- Dotychczasowe ustalenia wskazują, że był to typowy wybryk chuligański, akt wandalizmu - powiedział asp. szt. Szybiak.Jak dodał, sprawa znajdzie finał w sądzie rodzinnym.
W sobotę dyżurny bielskiej komendy został powiadomiony przez zarządcę cmentarza żydowskiego z Bielsku-Białej przy ulicy Cieszyńskiej o dewastacji nagrobków. Na miejsce zostały skierowane policyjne patrole, przewodnik z psem tropiącym oraz śledczy. Na miejscu okazało się, że zniszczonych lub uszkodzonych zostało w sumie 67 mogił.
Znieważanie miejsca spoczynku, dewastacja mienia
Przestępstwo zostało zakwalifikowane jako występek znieważania miejsca spoczynku zmarłych oraz uszkodzenia mienia. Dzięki zaangażowaniu jednego z przedsiębiorców mającego firmę w okolicy miejsca zdarzenia udało się ustalić wizerunek i tożsamość wandali. Okazało się, że to trzej nastolatkowie – dwóch chłopców w wieku 12 lat i 13-latek. Wszyscy są mieszkańcami Bielska-Białej.

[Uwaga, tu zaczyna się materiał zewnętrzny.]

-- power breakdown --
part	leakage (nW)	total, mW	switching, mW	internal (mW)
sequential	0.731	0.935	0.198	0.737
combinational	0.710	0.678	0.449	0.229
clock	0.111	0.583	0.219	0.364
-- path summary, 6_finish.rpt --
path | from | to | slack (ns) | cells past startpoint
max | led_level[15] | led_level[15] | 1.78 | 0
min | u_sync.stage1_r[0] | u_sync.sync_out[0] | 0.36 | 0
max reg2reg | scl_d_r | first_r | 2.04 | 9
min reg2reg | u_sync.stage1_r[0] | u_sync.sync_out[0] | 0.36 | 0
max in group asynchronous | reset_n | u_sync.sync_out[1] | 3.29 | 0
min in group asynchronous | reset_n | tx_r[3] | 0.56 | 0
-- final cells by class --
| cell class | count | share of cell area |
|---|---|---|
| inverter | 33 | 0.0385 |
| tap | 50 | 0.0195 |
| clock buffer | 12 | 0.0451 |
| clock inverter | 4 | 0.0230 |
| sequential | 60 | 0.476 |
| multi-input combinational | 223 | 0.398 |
--- src/irt_consts.svh ---
// Constants of the infrared transmit and learning block
`ifndef IRT_CONSTS_SVH
`define IRT_CONSTS_SVH
// ==========================================================
// Timing
`define IRT_CLK_NS        25
`define IRT_US_NS         1000
`define IRT_US_CYC        ((`IRT_US_NS + `IRT_CLK_NS - 1) / `IRT_CLK_NS)
`define IRT_CAR_MAX_HZ    500000
`define IRT_CAR_MIN_HZ    10000
`define IRT_CAR_MIN_CYC   (1000000000 / (`IRT_CAR_MAX_HZ * `IRT_CLK_NS))
`define IRT_CAR_MAX_CYC   (1000000000 / (`IRT_CAR_MIN_HZ * `IRT_CLK_NS))
`define IRT_ENV_HOLD_NS   110000
`define IRT_ENV_HOLD_CYC  (`IRT_ENV_HOLD_NS / `IRT_CLK_NS)
`define IRT_DUR_MAX       15'h7fff
`define IRT_FIFO_DEPTH    8
// ==========================================================
// Register offsets
`define IRT_OFF_CTRL      8'h00
`define IRT_OFF_CARRIER   8'h04
`define IRT_OFF_DESC      8'h08
`define IRT_OFF_STATUS    8'h0c
`define IRT_OFF_LEARN     8'h10
`define IRT_OFF_CARMEAS   8'h14
// ==========================================================
// Control fields and reset values
`define IRT_CTRL_EN       0
`define IRT_CTRL_MOD      1
`define IRT_CTRL_SRC_LO   2
`define IRT_CTRL_BIT      4
`define IRT_CTRL_LRN      5
`define IRT_CTRL_RST      6'h00
`define IRT_CAR_HALF_RST  16'h020e
`define IRT_DESC_LVL      15
`endif

--- src/irt_pkg.sv ---
// Types of the infrared transmit and learning block
`default_nettype none
package irt_pkg;
  // Transmit waveform source
  typedef enum logic [1:0] {
    IRT_SRC_FIFO,
    IRT_SRC_BIT,
    IRT_SRC_UART,
    IRT_SRC_NONE
  } irt_src_t;
endpackage
`default_nettype wire

--- src/irt_top.sv ---
// Infrared transmit modulator and learning receiver with APB registers
`timescale 1ns/1ps
`default_nettype none
`include "irt_consts.svh"
// ==========================================================
module irt_top #(
  parameter int unsigned ENV_HOLD_CYC = `IRT_ENV_HOLD_CYC
) (
  input  wire logic        pclk,
  input  wire logic        presetn,
  input  wire logic        psel,
  input  wire logic        penable,
  input  wire logic        pwrite,
  input  wire logic [7:0]  paddr,
  input  wire logic [31:0] pwdata,
  output logic      [31:0] prdata,
  output logic             pready,
  output logic             pslverr,
  input  wire logic        uart_txd,
  input  wire logic        ir_rx_in,
  output logic             ir_tx_out
);
  localparam logic [5:0]  US_LAST  = 6'(`IRT_US_CYC - 1);
  localparam logic [15:0] CAR_MIN  = 16'(`IRT_CAR_MIN_CYC);
  localparam logic [15:0] CAR_MAX  = 16'(`IRT_CAR_MAX_CYC);
  localparam logic [15:0] HOLD_CYC = 16'(ENV_HOLD_CYC);
  localparam logic [3:0]  DEPTH    = 4'(`IRT_FIFO_DEPTH);
  // ========================================================
  // APB decode; every access completes without wait states
  logic        acc;          // Access phase
  logic        wr;           // Write takes effect
  logic        rd_learn;     // Read of the learned interval pops it
  logic        sel_map;      // Address hits a register
  logic [31:0] rd_mux;       // Read data selected in setup
  assign acc      = psel & penable;
  assign wr       = acc & pwrite;
  assign rd_learn = acc & ~pwrite & (paddr == `IRT_OFF_LEARN);
  assign sel_map  = (paddr == `IRT_OFF_CTRL) | (paddr == `IRT_OFF_CARRIER) |
                    (paddr == `IRT_OFF_DESC) | (paddr == `IRT_OFF_STATUS) |
                    (paddr == `IRT_OFF_LEARN) | (paddr == `IRT_OFF_CARMEAS);
  assign pready   = 1'b1;
  assign pslverr  = acc & ~sel_map;
  // ========================================================
  // Control registers
  logic [5:0]       ctrl_r;     // Enable, mode, source, bit, learn
  logic [15:0]      car_half_r; // Carrier half period in clocks
  logic             en;
  logic             mod;
  irt_pkg::irt_src_t src;
  assign en  = ctrl_r[`IRT_CTRL_EN];
  assign mod = ctrl_r[`IRT_CTRL_MOD];
  assign src = irt_pkg::irt_src_t'(ctrl_r[`IRT_CTRL_SRC_LO +: 2]);
  // Control writes
  always_ff @(posedge pclk or negedge presetn) begin
    if (!presetn) begin
      ctrl_r     <= `IRT_CTRL_RST;
      car_half_r <= `IRT_CAR_HALF_RST;
    end else if (wr && paddr == `IRT_OFF_CTRL) begin
      ctrl_r <= pwdata[5:0];
    end else if (wr && paddr == `IRT_OFF_CARRIER) begin
      car_half_r <= pwdata[15:0];
    end
  end

  // ========================================================
  // Descriptor FIFO; zero durations are refused, as are pushes when full
  logic [15:0] fifo_mem [0:`IRT_FIFO_DEPTH-1];
  logic [2:0]  wp_r;        // Write pointer
  logic [2:0]  rp_r;        // Read pointer
  logic [3:0]  cnt_r;       // Entries held
  logic        push;
  logic        ld;          // Player takes the head entry
  logic [15:0] head;
  assign push = wr && paddr == `IRT_OFF_DESC && cnt_r != DEPTH && pwdata[14:0] != 15'h0000;
  assign head = fifo_mem[rp_r];
  // Storage has no reset; it is only read once written
  always_ff @(posedge pclk) begin
    if (push) begin
      fifo_mem[wp_r] <= pwdata[15:0];
    end
  end
  // Pointers and fill level
  always_ff @(posedge pclk or negedge presetn) begin
    if (!presetn) begin
      wp_r  <= 3'h0;
      rp_r  <= 3'h0;
      cnt_r <= 4'h0;
    end else begin
      wp_r  <= push ? wp_r + 3'h1 : wp_r;
      rp_r  <= ld ? rp_r + 3'h1 : rp_r;
      cnt_r <= cnt_r + {3'h0, push} - {3'h0, ld};
    end
  end

  // ========================================================
  // Descriptor player: prescaler restarts on each load so a
  // descriptor lasts exactly duration times the microsecond period
  logic        play_on_r;   // A descriptor is playing
  logic        play_lvl_r;  // Its on/off level
  logic [14:0] rem_r;       // Microseconds left
  logic [5:0]  pre_r;       // Microsecond prescaler
  logic        tick_tx;
  logic        fin;
  logic        run_fifo;
  assign run_fifo = en && src == irt_pkg::IRT_SRC_FIFO;
  assign tick_tx  = pre_r == US_LAST;
  assign fin      = play_on_r && tick_tx && rem_r == 15'h0001;
  assign ld       = run_fifo && cnt_r != 4'h0 && (!play_on_r || fin);
  // Player state
  always_ff @(posedge pclk or negedge presetn) begin
    if (!presetn) begin
      play_on_r  <= 1'b0;
      play_lvl_r <= 1'b0;
      rem_r      <= 15'h0000;
      pre_r      <= 6'h00;
    end else if (!run_fifo || (fin && !ld)) begin
      // Stopped or drained: rest off
      play_on_r  <= 1'b0;
      play_lvl_r <= 1'b0;
      pre_r      <= 6'h00;
    end else if (ld) begin
      play_on_r  <= 1'b1;
      play_lvl_r <= head[`IRT_DESC_LVL];
      rem_r      <= head[14:0];
      pre_r      <= 6'h00;
    end else if (play_on_r) begin
      pre_r <= tick_tx ? 6'h00 : pre_r + 6'h01;
      rem_r <= tick_tx ? rem_r - 15'h0001 : rem_r;
    end
  end

  // ========================================================
  // Source select and carrier gating
  logic        env;         // Wanted on/off level
  logic [15:0] car_cnt_r;
  logic        car_r;       // Carrier phase, starts high on each burst
  logic        out_r;
  always_comb begin
    unique case (src)
      irt_pkg::IRT_SRC_FIFO: env = en & play_on_r & play_lvl_r;
      irt_pkg::IRT_SRC_BIT:  env = en & ctrl_r[`IRT_CTRL_BIT];
      irt_pkg::IRT_SRC_UART: env = en & ~uart_txd; // UART idles high, i.e. off
      irt_pkg::IRT_SRC_NONE: env = 1'b0;
    endcase
  end
  // Carrier counter; restarted while off so bursts begin in phase
  always_ff @(posedge pclk or negedge presetn) begin
    if (!presetn) begin
      car_cnt_r <= 16'h0000;
      car_r     <= 1'b1;
      out_r     <= 1'b0;
    end else begin
      if (!env || car_cnt_r >= car_half_r - 16'h0001) begin
        car_cnt_r <= 16'h0000;
        car_r     <= env ? ~car_r : 1'b1;
      end else begin
        car_cnt_r <= car_cnt_r + 16'h0001;
      end
      out_r <= env & (~mod | car_r);
    end
  end
  assign ir_tx_out = out_r;
  // ========================================================
  // Learning: presence is a high input or one last seen high within the
  // hold window, so a bare level and a 10 kHz carrier both count
  logic        rx_d_r;      // Input one cycle ago
  logic        rise;
  logic [15:0] hold_r;      // Clocks since input was last high
  logic        pres;
  logic        pres_r;
  logic [15:0] per_r;       // Clocks since last rising edge
  logic [15:0] meas_r;      // Last in-range carrier period
  logic [5:0]  lpre_r;      // Free-running microsecond prescaler
  logic [14:0] dur_r;       // Current interval, microseconds
  logic [15:0] lrn_r;       // Level and duration, descriptor layout
  logic        lrn_vld_r;
  logic        ovf_r;       // Interval lost while one was unread
  logic        lrn_en;
  logic        cap;
  assign lrn_en = ctrl_r[`IRT_CTRL_LRN];
  assign rise   = ir_rx_in & ~rx_d_r;
  assign pres   = ir_rx_in | (hold_r < HOLD_CYC);
  assign cap    = lrn_en && pres != pres_r;
  // Saturating count; a stuck maximum means "long ago", never a wrap to zero
  function automatic logic [15:0] sat_inc(input logic [15:0] v);
    return (v == 16'hffff) ? v : v + 16'h0001;
  endfunction
  // Envelope, carrier period and interval timing
  always_ff @(posedge pclk or negedge presetn) begin
    if (!presetn) begin
      rx_d_r <= 1'b0;
      hold_r <= 16'hffff;
      pres_r <= 1'b0;
      per_r  <= 16'hffff;
      meas_r <= 16'h0000;
      lpre_r <= 6'h00;
      dur_r  <= 15'h0000;
    end else begin
      rx_d_r <= ir_rx_in;
      hold_r <= ir_rx_in ? 16'h0000 : sat_inc(hold_r);
      pres_r <= pres;
      per_r  <= rise ? 16'h0001 : sat_inc(per_r);
      if (rise && per_r >= CAR_MIN && per_r <= CAR_MAX) begin
        meas_r <= per_r;
      end
      lpre_r <= (lpre_r == US_LAST) ? 6'h00 : lpre_r + 6'h01;
      if (cap) begin
        dur_r <= 15'h0000;
      end else if (lpre_r == US_LAST && dur_r != `IRT_DUR_MAX) begin
        dur_r <= dur_r + 15'h0001;
      end
    end
  end
  // Learned interval holder; a new capture wins over the pop
  always_ff @(posedge pclk or negedge presetn) begin
    if (!presetn) begin
      lrn_r     <= 16'h0000;
      lrn_vld_r <= 1'b0;
      ovf_r     <= 1'b0;
    end else begin
      if (cap) begin
        lrn_r <= {pres_r, dur_r};
      end
      lrn_vld_r <= cap | (lrn_vld_r & ~rd_learn);
      ovf_r     <= (cap & lrn_vld_r & ~rd_learn) |
                   (ovf_r & ~(wr && paddr == `IRT_OFF_STATUS));
    end
  end

  // ========================================================
  // Read data, captured in the setup phase
  always_comb begin
    unique case (paddr)
      `IRT_OFF_CTRL:    rd_mux = {26'h0, ctrl_r};
      `IRT_OFF_CARRIER: rd_mux = {16'h0, car_half_r};
      `IRT_OFF_STATUS:  rd_mux = {22'h0, ovf_r, lrn_vld_r, out_r, play_on_r, cnt_r,
                                  cnt_r == DEPTH, cnt_r == 4'h0};
      `IRT_OFF_LEARN:   rd_mux = {lrn_vld_r, 15'h0, lrn_r};
      `IRT_OFF_CARMEAS: rd_mux = {16'h0, meas_r};
      default:          rd_mux = 32'h0000_0000;
    endcase
  end
  // Read data register
  always_ff @(posedge pclk or negedge presetn) begin
    if (!presetn) begin
      prdata <= 32'h0000_0000;
    end else if (psel && !penable && !pwrite) begin
      prdata <= rd_mux;
    end
  end
endmodule
`default_nettype wire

Śledczy ustalili, że do dewastacji doszło w sobotę około godziny 9. Dwaj 12-latkowie zostali przekazani rodzicom, a 13-latek trafił do policyjnej izby dziecka. Jak ustalili śledczy, nieletni wandale działali z pobudek chuligańskich. O losie całej trójki zdecyduje niebawem bielski sąd rodzinny.